▶ **AIM OF THE EXERCISE**:
The response must be made up of the lines in the entries below that contain "access".

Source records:
`src/verilog/boot_rom.hex`:
```
// Boot ROM image for $readmemh, one 32-bit word per line, word 0 first
00000297
02028293
30529073
00001137
ff010113
000102b7
00428293
0002a303
00030663
000280e7
0000006f
10500073
ffdff06f
5e5c0001
a5a5c3c3
0badf00d

```
`src/verilog/ao_periph_pkg.sv`:
```
/* Always-on peripheral map
   Peripheral indices and register offsets of the subsystem */
`default_nettype none

package ao_periph_pkg;

  localparam int unsigned AO_PERIPHERALS = 4;
  localparam int unsigned PERIPH_SEL_WIDTH = 2;

  // Index taken from address bits 11:8
  localparam int unsigned SOC_CTRL_IDX = 0;
  localparam int unsigned BOOT_ROM_IDX = 1;
  localparam int unsigned POWER_MANAGER_IDX = 2;
  localparam int unsigned TIMER_IDX = 3;

  // SoC control
  localparam logic [7:0] SOC_EXIT_VALID = 8'h00;
  localparam logic [7:0] SOC_EXIT_VALUE = 8'h04;
  localparam logic [7:0] SOC_BOOT_SELECT = 8'h08;
  localparam logic [7:0] SOC_SCRATCH = 8'h0C;

  // Power manager
  localparam logic [7:0] PM_CTRL = 8'h00;
  localparam logic [7:0] PM_STATUS = 8'h04;

  // Timer
  localparam logic [7:0] TIMER_CTRL = 8'h00;
  localparam logic [7:0] TIMER_PRESCALE = 8'h04;
  localparam logic [7:0] TIMER_COUNT = 8'h08;
  localparam logic [7:0] TIMER_COMPARE = 8'h0C;

endpackage

`default_nettype wire

```
`src/verilog/obi_pkg.sv`:
```
/* OBI bus types
   Request and response of the OBI ports and of the internal register bus */
`default_nettype none

package obi_pkg;

  typedef struct packed {
    logic        req;
    logic        we;
    logic [3:0]  be;
    logic [31:0] addr;
    logic [31:0] wdata;
  } obi_req_t;

  typedef struct packed {
    logic        gnt;
    logic        rvalid;
    logic        err;
    logic [31:0] rdata;
  } obi_resp_t;

  typedef struct packed {
    logic        valid;
    logic        write;
    logic [3:0]  wstrb;
    logic [31:0] addr;
    logic [31:0] wdata;
  } reg_req_t;

  typedef struct packed {
    logic [31:0] rdata;
    logic        error;
  } reg_rsp_t;

  // Byte-wise merge of a register write
  function automatic logic [31:0] apply_wstrb(input logic [31:0] old_val,
                                              input logic [31:0] new_val,
                                              input logic [3:0]  strb);
    logic [31:0] res;
    res = old_val;
    for (int b = 0; b < 4; b++) begin
      if (strb[b]) begin
        res[8*b +: 8] = new_val[8*b +: 8];
      end
    end
    return res;
  endfunction

endpackage

`default_nettype wire
```
`src/verilog/ao_peripheral_subsystem.sv`:
```
/* Always-on peripheral subsystem
   Core and debug OBI ports share a register bus to the AO peripherals */
`timescale 1ns/1ns
`default_nettype none

module ao_peripheral_subsystem
  import obi_pkg::*;
  import ao_periph_pkg::*;
#(
  parameter int unsigned BootRomWords = 16,
  parameter int unsigned TimerWidth = 32
) (
  input  logic        clk_i,
  input  logic        rst_i,
  input  obi_req_t    core_req_i,
  output obi_resp_t   core_resp_o,
  input  obi_req_t    dbg_req_i,
  output obi_resp_t   dbg_resp_o,
  input  logic        boot_select_i,
  output logic        exit_valid_o,
  output logic [31:0] exit_value_o,
  output logic        power_gate_core_o,
  output logic        cpu_rst_o,
  output logic        timer_irq_o
);

  obi_req_t  arb_req;
  obi_resp_t arb_resp;
  reg_req_t  bus_req;
  reg_rsp_t  bus_rsp;
  logic      timer_irq;

  reg_req_t [AO_PERIPHERALS-1:0] periph_req;
  reg_rsp_t [AO_PERIPHERALS-1:0] periph_rsp;

  obi_arbiter obi_arbiter_i (
    .clk_i,
    .rst_i,
    .req0_i (core_req_i),
    .req1_i (dbg_req_i),
    .resp0_o(core_resp_o),
    .resp1_o(dbg_resp_o),
    .req_o  (arb_req),
    .resp_i (arb_resp)
  );

  obi_to_reg obi_to_reg_i (
    .clk_i,
    .rst_i,
    .obi_req_i (arb_req),
    .obi_resp_o(arb_resp),
    .reg_req_o (bus_req),
    .reg_rsp_i (bus_rsp)
  );

  reg_demux reg_demux_i (
    .reg_req_i   (bus_req),
    .reg_rsp_o   (bus_rsp),
    .periph_req_o(periph_req),
    .periph_rsp_i(periph_rsp)
  );

  soc_ctrl soc_ctrl_i (
    .clk_i,
    .rst_i,
    .reg_req_i(periph_req[SOC_CTRL_IDX]),
    .reg_rsp_o(periph_rsp[SOC_CTRL_IDX]),
    .boot_select_i,
    .exit_valid_o,
    .exit_value_o
  );

  boot_rom #(
    .BootRomWords(BootRomWords)
  ) boot_rom_i (
    .reg_req_i(periph_req[BOOT_ROM_IDX]),
    .reg_rsp_o(periph_rsp[BOOT_ROM_IDX])
  );

  power_manager power_manager_i (
    .clk_i,
    .rst_i,
    .reg_req_i (periph_req[POWER_MANAGER_IDX]),
    .reg_rsp_o (periph_rsp[POWER_MANAGER_IDX]),
    .wake_irq_i(timer_irq),
    .power_gate_core_o,
    .cpu_rst_o
  );

  ao_timer #(
    .TimerWidth(TimerWidth)
  ) ao_timer_i (
    .clk_i,
    .rst_i,
    .reg_req_i(periph_req[TIMER_IDX]),
    .reg_rsp_o(periph_rsp[TIMER_IDX]),
    .irq_o    (timer_irq)
  );

  assign timer_irq_o = timer_irq;

endmodule

`default_nettype wire

```
`src/verilog/ao_timer.sv`:
```
/* Always-on timer
   Prescaled up-counter with a level compare interrupt */
`timescale 1ns/1ns
`default_nettype none

module ao_timer
  import obi_pkg::*;
  import ao_periph_pkg::*;
#(
  parameter int unsigned TimerWidth = 32
) (
  input  logic     clk_i,
  input  logic     rst_i,
  input  reg_req_t reg_req_i,
  output reg_rsp_t reg_rsp_o,
  output logic     irq_o
);

  logic                  enable_q;
  logic [TimerWidth-1:0] prescale_q;
  logic [TimerWidth-1:0] presc_cnt_q;
  logic [TimerWidth-1:0] count_q;
  logic [TimerWidth-1:0] compare_q;
  logic                  irq_q;
  logic                  wr_en;
  logic [7:0]            offset;
  logic [31:0]           wdata;
  logic [3:0]            wstrb;

  assign wr_en = reg_req_i.valid & reg_req_i.write;
  assign offset = reg_req_i.addr[7:0];
  assign wdata = reg_req_i.wdata;
  assign wstrb = reg_req_i.wstrb;

  always_ff @(posedge clk_i) begin
    if (rst_i) begin
      enable_q <= 1'b0;
      prescale_q <= '0;
      presc_cnt_q <= '0;
      count_q <= '0;
      compare_q <= '0;
      irq_q <= 1'b0;
    end else begin
      if (!enable_q) begin
        presc_cnt_q <= '0;
      end else if (presc_cnt_q == prescale_q) begin
        presc_cnt_q <= '0;
        count_q <= count_q + 1'b1;
      end else begin
        presc_cnt_q <= presc_cnt_q + 1'b1;
      end
      // Register writes win over the increment
      if (wr_en) begin
        case (offset)
          TIMER_CTRL: begin
            if (wstrb[0]) begin
              enable_q <= wdata[0];
            end
          end
          TIMER_PRESCALE: prescale_q <= TimerWidth'(apply_wstrb(32'(prescale_q), wdata, wstrb));
          TIMER_COUNT:    count_q <= TimerWidth'(apply_wstrb(32'(count_q), wdata, wstrb));
          TIMER_COMPARE:  compare_q <= TimerWidth'(apply_wstrb(32'(compare_q), wdata, wstrb));
          default: ;
        endcase
      end
      irq_q <= enable_q & (count_q >= compare_q);
    end
  end

  always_comb begin
    reg_rsp_o.error = 1'b0;
    case (offset)
      TIMER_CTRL:     reg_rsp_o.rdata = {31'b0, enable_q};
      TIMER_PRESCALE: reg_rsp_o.rdata = 32'(prescale_q);
      TIMER_COUNT:    reg_rsp_o.rdata = 32'(count_q);
      TIMER_COMPARE:  reg_rsp_o.rdata = 32'(compare_q);
      default:        reg_rsp_o.rdata = '0;
    endcase
  end

  assign irq_o = irq_q;

endmodule

`default_nettype wire

```
`src/verilog/power_manager.sv`:
```
/* Power manager
   Holds the core in reset and power gating until a timer wake-up */
`timescale 1ns/1ns
`default_nettype none

module power_manager
  import obi_pkg::*;
  import ao_periph_pkg::*;
(
  input  logic     clk_i,
  input  logic     rst_i,
  input  reg_req_t reg_req_i,
  output reg_rsp_t reg_rsp_o,
  input  logic     wake_irq_i,
  output logic     power_gate_core_o,
  output logic     cpu_rst_o
);

  typedef enum logic [2:0] {
    PM_ACTIVE  = 3'd0,
    PM_RESET   = 3'd1,
    PM_GATED   = 3'd2,
    PM_UNGATE  = 3'd3,
    PM_RELEASE = 3'd4
  } pm_state_e;

  pm_state_e state_q;
  logic      sleep_req;

  assign sleep_req = reg_req_i.valid & reg_req_i.write & (reg_req_i.addr[7:0] == PM_CTRL) &
                     reg_req_i.wstrb[0] & reg_req_i.wdata[0];

  always_ff @(posedge clk_i) begin
    if (rst_i) begin
      state_q <= PM_ACTIVE;
    end else begin
      case (state_q)
        PM_ACTIVE: begin
          if (sleep_req) begin
            state_q <= PM_RESET;
          end
        end
        PM_RESET: state_q <= PM_GATED;
        PM_GATED: begin
          // Wait for the timer
          if (wake_irq_i) begin
            state_q <= PM_UNGATE;
          end
        end
        PM_UNGATE:  state_q <= PM_RELEASE;
        default:    state_q <= PM_ACTIVE;
      endcase
    end
  end

  assign cpu_rst_o = (state_q == PM_RESET) || (state_q == PM_GATED) || (state_q == PM_UNGATE);
  assign power_gate_core_o = (state_q == PM_GATED);

  always_comb begin
    reg_rsp_o.error = 1'b0;
    reg_rsp_o.rdata = '0;
    if (reg_req_i.addr[7:0] == PM_STATUS) begin
      reg_rsp_o.rdata = {29'b0, state_q};
    end
  end

endmodule

`default_nettype wire

```
`src/verilog/boot_rom.sv`:
```
/* Boot ROM
   Word-addressed read-only memory filled from a hex image */
`timescale 1ns/1ns
`default_nettype none

module boot_rom
  import obi_pkg::*;
#(
  parameter int unsigned BootRomWords = 16
) (
  input  reg_req_t reg_req_i,
  output reg_rsp_t reg_rsp_o
);

  localparam int unsigned AddrBits = $clog2(BootRomWords);

  logic [31:0]         rom_mem [BootRomWords];
  logic [AddrBits-1:0] word_idx;

  initial begin
    $readmemh("/design/src/verilog/boot_rom.hex", rom_mem);
  end

  // Wraps modulo the ROM size
  assign word_idx = reg_req_i.addr[AddrBits+1:2];

  assign reg_rsp_o.rdata = rom_mem[word_idx];
  assign reg_rsp_o.error = reg_req_i.valid & reg_req_i.write;

endmodule

`default_nettype wire

```
`src/verilog/soc_ctrl.sv`:
```
/* SoC control registers
   Exit status, boot select and a scratch word */
`timescale 1ns/1ns
`default_nettype none

module soc_ctrl
  import obi_pkg::*;
  import ao_periph_pkg::*;
(
  input  logic        clk_i,
  input  logic        rst_i,
  input  reg_req_t    reg_req_i,
  output reg_rsp_t    reg_rsp_o,
  input  logic        boot_select_i,
  output logic        exit_valid_o,
  output logic [31:0] exit_value_o
);

  logic        exit_valid_q;
  logic [31:0] exit_value_q;
  logic [31:0] scratch_q;
  logic        wr_en;
  logic [7:0]  offset;

  assign wr_en = reg_req_i.valid & reg_req_i.write;
  assign offset = reg_req_i.addr[7:0];

  always_ff @(posedge clk_i) begin
    if (rst_i) begin
      exit_valid_q <= 1'b0;
      exit_value_q <= '0;
      scratch_q <= '0;
    end else if (wr_en) begin
      if (offset == SOC_EXIT_VALID && reg_req_i.wstrb[0]) begin
        exit_valid_q <= reg_req_i.wdata[0];
      end
      if (offset == SOC_EXIT_VALUE) begin
        exit_value_q <= apply_wstrb(exit_value_q, reg_req_i.wdata, reg_req_i.wstrb);
      end
      if (offset == SOC_SCRATCH) begin
        scratch_q <= apply_wstrb(scratch_q, reg_req_i.wdata, reg_req_i.wstrb);
      end
    end
  end

  always_comb begin
    reg_rsp_o.error = 1'b0;
    case (offset)
      SOC_EXIT_VALID:  reg_rsp_o.rdata = {31'b0, exit_valid_q};
      SOC_EXIT_VALUE:  reg_rsp_o.rdata = exit_value_q;
      SOC_BOOT_SELECT: reg_rsp_o.rdata = {31'b0, boot_select_i};
      SOC_SCRATCH:     reg_rsp_o.rdata = scratch_q;
      default:         reg_rsp_o.rdata = '0;
    endcase
  end

  assign exit_valid_o = exit_valid_q;
  assign exit_value_o = exit_value_q;

endmodule

`default_nettype wire

```
`src/verilog/reg_demux.sv`:
```
/* Register bus demultiplexer
   Routes an access to one peripheral and flags unmapped indices */
`timescale 1ns/1ns
`default_nettype none

module reg_demux
  import obi_pkg::*;
  import ao_periph_pkg::*;
(
  input  reg_req_t                      reg_req_i,
  output reg_rsp_t                      reg_rsp_o,
  output reg_req_t [AO_PERIPHERALS-1:0] periph_req_o,
  input  reg_rsp_t [AO_PERIPHERALS-1:0] periph_rsp_i
);

  logic [3:0]                  periph_idx;
  logic [PERIPH_SEL_WIDTH-1:0] periph_sel;
  logic                        in_range;

  assign periph_idx = reg_req_i.addr[11:8];
  assign periph_sel = periph_idx[PERIPH_SEL_WIDTH-1:0];
  assign in_range = (periph_idx < 4'(AO_PERIPHERALS));

  // Only the selected port sees valid
  always_comb begin
    for (int i = 0; i < AO_PERIPHERALS; i++) begin
      periph_req_o[i] = reg_req_i;
      periph_req_o[i].valid = reg_req_i.valid & in_range &
                              (periph_sel == PERIPH_SEL_WIDTH'(i));
    end
  end

  always_comb begin
    if (in_range) begin
      reg_rsp_o = periph_rsp_i[periph_sel];
    end else begin
      // Decode error
      reg_rsp_o.rdata = '0;
      reg_rsp_o.error = 1'b1;
    end
  end

endmodule

`default_nettype wire

```
`src/verilog/obi_to_reg.sv`:
```
/* OBI to register bus converter
   Grants each request at once and returns the response one cycle later */
`timescale 1ns/1ns
`default_nettype none

module obi_to_reg
  import obi_pkg::*;
(
  input  logic      clk_i,
  input  logic      rst_i,
  input  obi_req_t  obi_req_i,
  output obi_resp_t obi_resp_o,
  output reg_req_t  reg_req_o,
  input  reg_rsp_t  reg_rsp_i
);

  logic        rvalid_q;
  logic        err_q;
  logic [31:0] rdata_q;

  always_comb begin
    reg_req_o.valid = obi_req_i.req;
    reg_req_o.write = obi_req_i.we;
    reg_req_o.wstrb = obi_req_i.be;
    reg_req_o.addr = obi_req_i.addr;
    reg_req_o.wdata = obi_req_i.wdata;
  end

  always_ff @(posedge clk_i) begin
    if (rst_i) begin
      rvalid_q <= 1'b0;
    end else begin
      rvalid_q <= obi_req_i.req;
    end
  end

  // Response data of the granted access
  always_ff @(posedge clk_i) begin
    if (obi_req_i.req) begin
      rdata_q <= reg_rsp_i.rdata;
      err_q <= reg_rsp_i.error;
    end
  end

  always_comb begin
    obi_resp_o.gnt = obi_req_i.req;
    obi_resp_o.rvalid = rvalid_q;
    obi_resp_o.err = err_q;
    obi_resp_o.rdata = rdata_q;
  end

endmodule

`default_nettype wire

```
`src/verilog/obi_arbiter.sv`:
```
/* Round-robin arbiter for two OBI masters
   Forwards the winning request and routes the response back to it */
`timescale 1ns/1ns
`default_nettype none

module obi_arbiter
  import obi_pkg::*;
(
  input  logic      clk_i,
  input  logic      rst_i,
  input  obi_req_t  req0_i,
  input  obi_req_t  req1_i,
  output obi_resp_t resp0_o,
  output obi_resp_t resp1_o,
  output obi_req_t  req_o,
  input  obi_resp_t resp_i
);

  logic sel;
  logic prio1_q;
  logic rsp_sel_q;

  // Port 1 wins alone or when it holds priority
  always_comb begin
    if (req0_i.req && req1_i.req) begin
      sel = prio1_q;
    end else begin
      sel = req1_i.req;
    end
  end

  assign req_o = sel ? req1_i : req0_i;

  always_comb begin
    resp0_o = '0;
    resp1_o = '0;
    resp0_o.gnt = resp_i.gnt & ~sel;
    resp1_o.gnt = resp_i.gnt & sel;
    if (resp_i.rvalid) begin
      if (rsp_sel_q) begin
        resp1_o.rvalid = 1'b1;
        resp1_o.err = resp_i.err;
        resp1_o.rdata = resp_i.rdata;
      end else begin
        resp0_o.rvalid = 1'b1;
        resp0_o.err = resp_i.err;
        resp0_o.rdata = resp_i.rdata;
      end
    end
  end

  always_ff @(posedge clk_i) begin
    if (rst_i) begin
      prio1_q <= 1'b0;
      rsp_sel_q <= 1'b0;
    end else if (resp_i.gnt) begin
      prio1_q <= ~sel;
      rsp_sel_q <= sel;
    end
  end

endmodule

`default_nettype wire

```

▶ **ANSWER SECTION**:
   Routes an access to one peripheral and flags unmapped indices */
  // Response data of the granted access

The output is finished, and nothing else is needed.